Monday, December 28, 2009

Malacoplakia of the Urinary System

Malacoplakia, Greek for "soft plaque," is a rare chronic granulomatous process that most commonly affects the urinary tract (mainly bladder), but can be seen in almost any organ.

Malacoplakia of the urinary system is predominantly found in middle aged women. Patients may present with gross hematuria and signs of urinary tract infection.

There is a high association with Escherichia coli infection and suppressed immune function (e.g., diabetes, post-transplant, etc.). The impaired immune function results in phagocytosis of bacteria with incomplete digestion. The mineralized bacterial products in phagolysosomes result in calcified intracellular inclusions called Michaelis-Gutmann bodies, which are pathognomonic.


40% of cases of urinary system malacoplakia involve the bladder. The appearance on cross-sectional imaging is nonspecific and varied. There may be circumferential bladder wall thickening or multiple, polypoid, vascular, solid masses with or without invasion of the perivesical space. Less commonly, there may be a predominantly extravesical mass. There may also be vesicoureteric reflux and dilatation of the upper urinary tract. Calcification is not generally seen, although bladder wall adherent calculi have been described after treatment.

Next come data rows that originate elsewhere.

[config.mk]
export PLATFORM = sky130hd
export DESIGN_NAME = cmpl_sync_fifo
export DESIGN_NICKNAME = d
export VERILOG_FILES = /design/src/hw/cmpl_sync_fifo.sv
export SDC_FILE = /design/constraint.sdc
export NUM_CORES = 1
export LEC_CHECK = 0
export ABC_AREA = 1
export BUFFER_PORTS_ARGS = -buffer_cell sky130_fd_sc_hd__buf_2
export CORE_MARGIN = 2
export CORE_UTILIZATION = 55
export DETAILED_ROUTE_END_ITERATION = 6
export GPL_TIMING_DRIVEN = 0
export PLACE_DENSITY_LB_ADDON = 0.1
export SYNTH_ARGS = -nofsm -noshare
export SYNTH_HDL_FRONTEND = slang
export SYNTH_SLANG_ARGS = --single-unit
[constraint.sdc]
create_clock -name memclk -period 3.88 [get_ports memclk]
set_input_delay 0.194 -clock memclk [delete_from_list [all_inputs] [get_ports memclk]]
set_output_delay 0.194 -clock memclk [all_outputs]
set_load 0.01 [all_outputs]
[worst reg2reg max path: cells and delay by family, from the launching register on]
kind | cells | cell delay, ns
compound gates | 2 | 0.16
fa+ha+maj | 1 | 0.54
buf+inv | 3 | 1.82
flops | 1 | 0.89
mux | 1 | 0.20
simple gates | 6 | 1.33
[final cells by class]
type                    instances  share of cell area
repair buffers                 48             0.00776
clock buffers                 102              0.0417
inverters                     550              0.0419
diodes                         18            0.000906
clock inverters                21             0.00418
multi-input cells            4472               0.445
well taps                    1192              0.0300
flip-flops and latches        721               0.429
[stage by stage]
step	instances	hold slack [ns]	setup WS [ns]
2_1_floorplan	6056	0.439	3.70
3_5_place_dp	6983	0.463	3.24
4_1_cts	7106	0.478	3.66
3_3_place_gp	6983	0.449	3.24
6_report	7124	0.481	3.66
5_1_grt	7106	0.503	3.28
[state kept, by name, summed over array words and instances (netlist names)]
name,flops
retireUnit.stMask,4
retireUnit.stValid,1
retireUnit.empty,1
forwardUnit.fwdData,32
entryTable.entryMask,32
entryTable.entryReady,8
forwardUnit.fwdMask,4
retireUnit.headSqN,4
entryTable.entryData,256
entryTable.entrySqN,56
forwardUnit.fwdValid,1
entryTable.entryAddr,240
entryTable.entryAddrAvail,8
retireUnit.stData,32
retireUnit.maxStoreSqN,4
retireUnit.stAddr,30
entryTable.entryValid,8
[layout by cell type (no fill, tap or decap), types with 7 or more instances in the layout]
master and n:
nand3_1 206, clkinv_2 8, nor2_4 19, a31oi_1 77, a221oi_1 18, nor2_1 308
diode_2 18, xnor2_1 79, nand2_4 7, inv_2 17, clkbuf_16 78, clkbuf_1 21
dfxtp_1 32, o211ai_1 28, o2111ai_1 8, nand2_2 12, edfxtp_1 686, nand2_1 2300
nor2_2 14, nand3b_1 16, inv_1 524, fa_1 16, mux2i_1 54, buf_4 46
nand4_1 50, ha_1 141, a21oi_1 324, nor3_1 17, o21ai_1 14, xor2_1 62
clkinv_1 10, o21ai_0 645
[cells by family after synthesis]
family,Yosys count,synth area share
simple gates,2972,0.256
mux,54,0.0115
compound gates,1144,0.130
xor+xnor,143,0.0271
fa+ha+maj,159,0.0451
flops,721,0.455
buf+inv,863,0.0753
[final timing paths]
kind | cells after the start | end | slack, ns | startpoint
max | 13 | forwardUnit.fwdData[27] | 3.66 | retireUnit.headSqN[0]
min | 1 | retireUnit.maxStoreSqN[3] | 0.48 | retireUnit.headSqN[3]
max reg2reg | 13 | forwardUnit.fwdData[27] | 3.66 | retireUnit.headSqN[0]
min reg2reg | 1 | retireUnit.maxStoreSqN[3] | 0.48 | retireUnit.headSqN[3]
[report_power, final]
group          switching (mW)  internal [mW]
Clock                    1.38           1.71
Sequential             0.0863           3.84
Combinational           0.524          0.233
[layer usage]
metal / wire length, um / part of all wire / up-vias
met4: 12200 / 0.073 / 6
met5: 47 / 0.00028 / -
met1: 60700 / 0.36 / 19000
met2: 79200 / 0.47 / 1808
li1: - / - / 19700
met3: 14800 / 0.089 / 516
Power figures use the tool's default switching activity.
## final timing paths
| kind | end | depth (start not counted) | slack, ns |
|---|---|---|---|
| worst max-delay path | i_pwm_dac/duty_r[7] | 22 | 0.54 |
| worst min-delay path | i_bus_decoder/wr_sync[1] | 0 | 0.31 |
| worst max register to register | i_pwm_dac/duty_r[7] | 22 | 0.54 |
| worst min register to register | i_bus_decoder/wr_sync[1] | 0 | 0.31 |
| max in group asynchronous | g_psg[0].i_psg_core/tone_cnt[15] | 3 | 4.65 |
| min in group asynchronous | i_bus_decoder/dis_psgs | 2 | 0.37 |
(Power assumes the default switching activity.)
### config.mk
export PLATFORM = sky130hd
export DESIGN_NAME = tile_serializer_top
export DESIGN_NICKNAME = d
export VERILOG_FILES = /design/src/rtl/tile_pkg.sv /design/src/rtl/pixel_clock_enable.sv /design/src/rtl/plane_loader.sv /design/src/rtl/row_fifo.sv /design/src/rtl/plane_shifter.sv /design/src/rtl/tile_serializer_top.sv
export VERILOG_INCLUDE_DIRS = /design/src /design/src/include
export SDC_FILE = /design/constraint.sdc
export NUM_CORES = 1
export LEC_CHECK = 0
export BUFFER_PORTS_ARGS = -buffer_cell sky130_fd_sc_hd__buf_2
export CORE_MARGIN = 2
export CORE_UTILIZATION = 65
export DETAILED_ROUTE_END_ITERATION = 6
export GPL_ROUTABILITY_DRIVEN = 0
export GPL_TIMING_DRIVEN = 0
export PLACE_DENSITY = 0.9
export SKIP_CTS_REPAIR_TIMING = 1
export SKIP_LAST_GASP = 1
export SLEW_MARGIN = 20
export SYNTH_ARGS = -nofsm -noshare
export SYNTH_HDL_FRONTEND = slang
export SYNTH_SLANG_ARGS = --single-unit
### constraint.sdc
create_clock -name clk -period 4 [get_ports clk]
set_clock_uncertainty 0.1 [all_clocks]
set_input_delay 0.4 -clock clk [delete_from_list [all_inputs] [get_ports clk]]
set_output_delay 0.4 -clock clk [all_outputs]
set_load 0.005 [all_outputs]
$ cat src/rtl/processor.sv
`timescale 1ns/1ps

module processor (
    input  logic                                clock,
    input  logic                                arst_n,
    input  logic [proc_pkg::mem_tag_bits-1:0]   mem2proc_response,  // accept tag, 0 = busy
    input  logic [proc_pkg::mem_tag_bits-1:0]   mem2proc_tag,       // tag of returning data
    input  logic [63:0]                         mem2proc_data,
    input  logic                                inst_ack,
    input  logic                                redirect_valid,     // one cycle strobe
    input  logic [proc_pkg::xlen-1:0]           redirect_pc,
    output proc_pkg::bus_cmd_e                  proc2mem_command,
    output logic [proc_pkg::xlen-1:0]           proc2mem_addr,
    output logic [63:0]                         proc2mem_data,
    output proc_pkg::mem_size_e                 proc2mem_size,
    output logic                                inst_req,
    output logic [31:0]                         inst,
    output logic [proc_pkg::xlen-1:0]           inst_pc,
    output proc_pkg::error_code_e               error_status
);
    import proc_pkg::*;

    // fetch <-> cache
    logic [xlen-1:0]                  fetch_addr;
    logic                             fetch_valid;
    logic                             hit;
    logic [63:0]                      line_data;

    // controller -> arrays
    logic                             fill_valid;
    logic [icache_idx_bits-1:0]       fill_idx;
    logic [xlen-1:icache_idx_bits+3]  fill_tag;
    logic [63:0]                      fill_data;

    logic                             timer_run;
    logic                             timer_expired;

    // fetch only reads whole lines
    assign proc2mem_size = double_size;
    assign proc2mem_data = 64'h0;

    //////////////////////////////
    // fetch
    //////////////////////////////

    fetch_stage i_fetch_stage (
        .clock          (clock),
        .arst_n         (arst_n),
        .hit            (hit),
        .line_data      (line_data),
        .inst_ack       (inst_ack),
        .redirect_valid (redirect_valid),
        .redirect_pc    (redirect_pc),
        .fetch_addr     (fetch_addr),
        .fetch_valid    (fetch_valid),
        .inst_req       (inst_req),
        .inst           (inst),
        .inst_pc        (inst_pc),
        .error_status   (error_status)
    );

    //////////////////////////////
    // icache
    //////////////////////////////

    icache_mem i_icache_mem (
        .clock       (clock),
        .arst_n      (arst_n),
        .fetch_addr  (fetch_addr),
        .fetch_valid (fetch_valid),
        .fill_valid  (fill_valid),
        .fill_idx    (fill_idx),
        .fill_tag    (fill_tag),
        .fill_data   (fill_data),
        .hit         (hit),
        .line_data   (line_data)
    );

    icache_ctrl i_icache_ctrl (
        .clock             (clock),
        .arst_n            (arst_n),
        .fetch_addr        (fetch_addr),
        .fetch_valid       (fetch_valid),
        .hit               (hit),
        .mem2proc_response (mem2proc_response),
        .mem2proc_tag      (mem2proc_tag),
        .mem2proc_data     (mem2proc_data),
        .timer_expired     (timer_expired),
        .proc2mem_command  (proc2mem_command),
        .proc2mem_addr     (proc2mem_addr),
        .fill_valid        (fill_valid),
        .fill_idx          (fill_idx),
        .fill_tag          (fill_tag),
        .fill_data         (fill_data),
        .timer_run         (timer_run)
    );

    miss_timer i_miss_timer (
        .clock         (clock),
        .arst_n        (arst_n),
        .timer_run     (timer_run),
        .timer_expired (timer_expired)   // back to st_request on this
    );

endmodule
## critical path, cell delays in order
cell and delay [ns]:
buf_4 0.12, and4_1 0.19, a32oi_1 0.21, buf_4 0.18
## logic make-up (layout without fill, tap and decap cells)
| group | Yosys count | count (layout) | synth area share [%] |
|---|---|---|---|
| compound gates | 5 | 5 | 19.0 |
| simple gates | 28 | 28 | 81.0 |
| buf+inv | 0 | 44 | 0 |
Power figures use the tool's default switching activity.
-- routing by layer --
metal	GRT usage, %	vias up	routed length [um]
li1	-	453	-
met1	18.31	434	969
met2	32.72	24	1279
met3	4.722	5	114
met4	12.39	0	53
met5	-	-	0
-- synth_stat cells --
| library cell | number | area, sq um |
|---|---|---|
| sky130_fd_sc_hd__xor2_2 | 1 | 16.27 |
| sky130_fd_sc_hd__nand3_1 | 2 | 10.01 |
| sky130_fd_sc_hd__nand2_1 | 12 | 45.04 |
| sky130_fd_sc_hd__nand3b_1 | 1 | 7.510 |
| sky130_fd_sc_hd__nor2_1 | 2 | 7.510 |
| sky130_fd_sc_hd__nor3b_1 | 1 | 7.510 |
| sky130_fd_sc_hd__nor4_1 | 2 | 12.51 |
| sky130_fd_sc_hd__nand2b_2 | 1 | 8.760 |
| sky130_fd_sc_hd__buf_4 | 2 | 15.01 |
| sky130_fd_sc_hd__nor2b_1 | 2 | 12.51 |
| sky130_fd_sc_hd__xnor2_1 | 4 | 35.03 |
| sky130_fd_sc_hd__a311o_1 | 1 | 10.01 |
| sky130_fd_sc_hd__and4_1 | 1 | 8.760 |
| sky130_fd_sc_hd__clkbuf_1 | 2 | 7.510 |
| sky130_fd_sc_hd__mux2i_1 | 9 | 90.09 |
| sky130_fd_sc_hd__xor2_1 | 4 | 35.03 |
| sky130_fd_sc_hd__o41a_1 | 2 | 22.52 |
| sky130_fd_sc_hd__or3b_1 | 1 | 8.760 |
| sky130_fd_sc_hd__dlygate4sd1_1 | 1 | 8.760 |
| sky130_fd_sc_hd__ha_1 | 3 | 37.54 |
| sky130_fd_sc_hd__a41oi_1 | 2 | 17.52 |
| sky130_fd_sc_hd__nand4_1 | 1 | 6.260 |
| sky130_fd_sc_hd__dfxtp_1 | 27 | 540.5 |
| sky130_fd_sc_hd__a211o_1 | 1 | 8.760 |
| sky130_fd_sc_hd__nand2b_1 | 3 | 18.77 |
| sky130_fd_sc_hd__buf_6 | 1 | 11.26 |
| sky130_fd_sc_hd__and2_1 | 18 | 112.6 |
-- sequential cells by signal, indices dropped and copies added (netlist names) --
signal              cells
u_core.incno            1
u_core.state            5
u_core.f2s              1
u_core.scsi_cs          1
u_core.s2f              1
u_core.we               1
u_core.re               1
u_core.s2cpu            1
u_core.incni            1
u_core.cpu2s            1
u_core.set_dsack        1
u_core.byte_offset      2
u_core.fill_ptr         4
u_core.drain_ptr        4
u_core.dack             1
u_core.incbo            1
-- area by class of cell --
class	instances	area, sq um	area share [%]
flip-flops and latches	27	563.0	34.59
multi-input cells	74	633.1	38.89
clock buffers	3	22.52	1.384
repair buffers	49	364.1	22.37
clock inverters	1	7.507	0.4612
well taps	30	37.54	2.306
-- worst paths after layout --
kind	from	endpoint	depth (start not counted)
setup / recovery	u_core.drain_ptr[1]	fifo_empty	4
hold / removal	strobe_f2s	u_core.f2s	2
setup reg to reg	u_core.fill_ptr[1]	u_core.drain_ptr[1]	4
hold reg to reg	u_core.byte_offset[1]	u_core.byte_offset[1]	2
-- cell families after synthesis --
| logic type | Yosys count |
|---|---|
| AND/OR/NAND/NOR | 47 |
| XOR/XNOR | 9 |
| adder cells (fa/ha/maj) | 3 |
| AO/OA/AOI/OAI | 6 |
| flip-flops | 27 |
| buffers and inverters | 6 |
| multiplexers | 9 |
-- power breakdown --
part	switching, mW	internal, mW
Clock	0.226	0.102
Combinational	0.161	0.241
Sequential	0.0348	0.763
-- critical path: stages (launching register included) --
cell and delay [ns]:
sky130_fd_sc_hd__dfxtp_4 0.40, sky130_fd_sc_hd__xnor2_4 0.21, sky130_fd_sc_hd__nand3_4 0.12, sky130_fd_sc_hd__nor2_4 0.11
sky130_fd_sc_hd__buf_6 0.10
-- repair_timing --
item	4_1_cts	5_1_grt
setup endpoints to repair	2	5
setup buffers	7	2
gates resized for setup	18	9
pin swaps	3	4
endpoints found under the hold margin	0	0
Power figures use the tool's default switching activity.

Biopsy is needed for definitive diagnosis, given the nonspecific appearance.


About 15% of cases of urinary system malacoplakia involve the kidney as the primary site. Malacoplakia of the kidney, unlike that of the bladder, is progressive, nephrotoxic, and potentially lethal. The appearance is that of an infiltrative multifocal process.

On cross sectional imaging, the kidney is enlarged and contains multiple (in 75% of cases) or a solitary hypovascular mass(es). Approximately 50% of cases are bilateral. The lesions range from a few millimeters up to 4 cm and may coalesce into large masses that distort the contour of the kidney.

On ultrasound, the lesions are poorly defined and hypoehoic. On MRI, the lesions are hypointense on T1- and T2-weighted images and there is delayed enhancement of intervening fibrous stroma.


About 10% of cases malacoplakia have ureteral involvement. Isolated involvement of ureter without renal involvement is very rare and is thought to reflect a less aggressive variant of the disease.


  • Craig WD, Wagner BJ, Travis MD. Pyelonephritis: radiologic-pathologic review. Radiographics. 2008 Jan-Feb;28(1):255-77;
  • Inoue T, Nishiyama H, Yoshimura K, Ito N, Kamoto T, Habuchi T, Ogawa O. Solitary upper ureteral malakoplakia successfully diagnosed by ureteroscopic biopsy and treated conservatively. Int J Urol. 2007 Sep;14(9):859-61.
  • Long JP Jr, Althausen AF. Malacoplakia: a 25-year experience with a review of the literature. J Urol. 1989 Jun;141(6):1328-31.
  • Wong-You-Cheong JJ, Woodward PJ, Manning MA, Davis CJ. From the archives of the AFIP: Inflammatory and nonneoplastic bladder masses: radiologic-pathologic correlation. Radiographics. 2006 Nov-Dec;26(6):1847-68.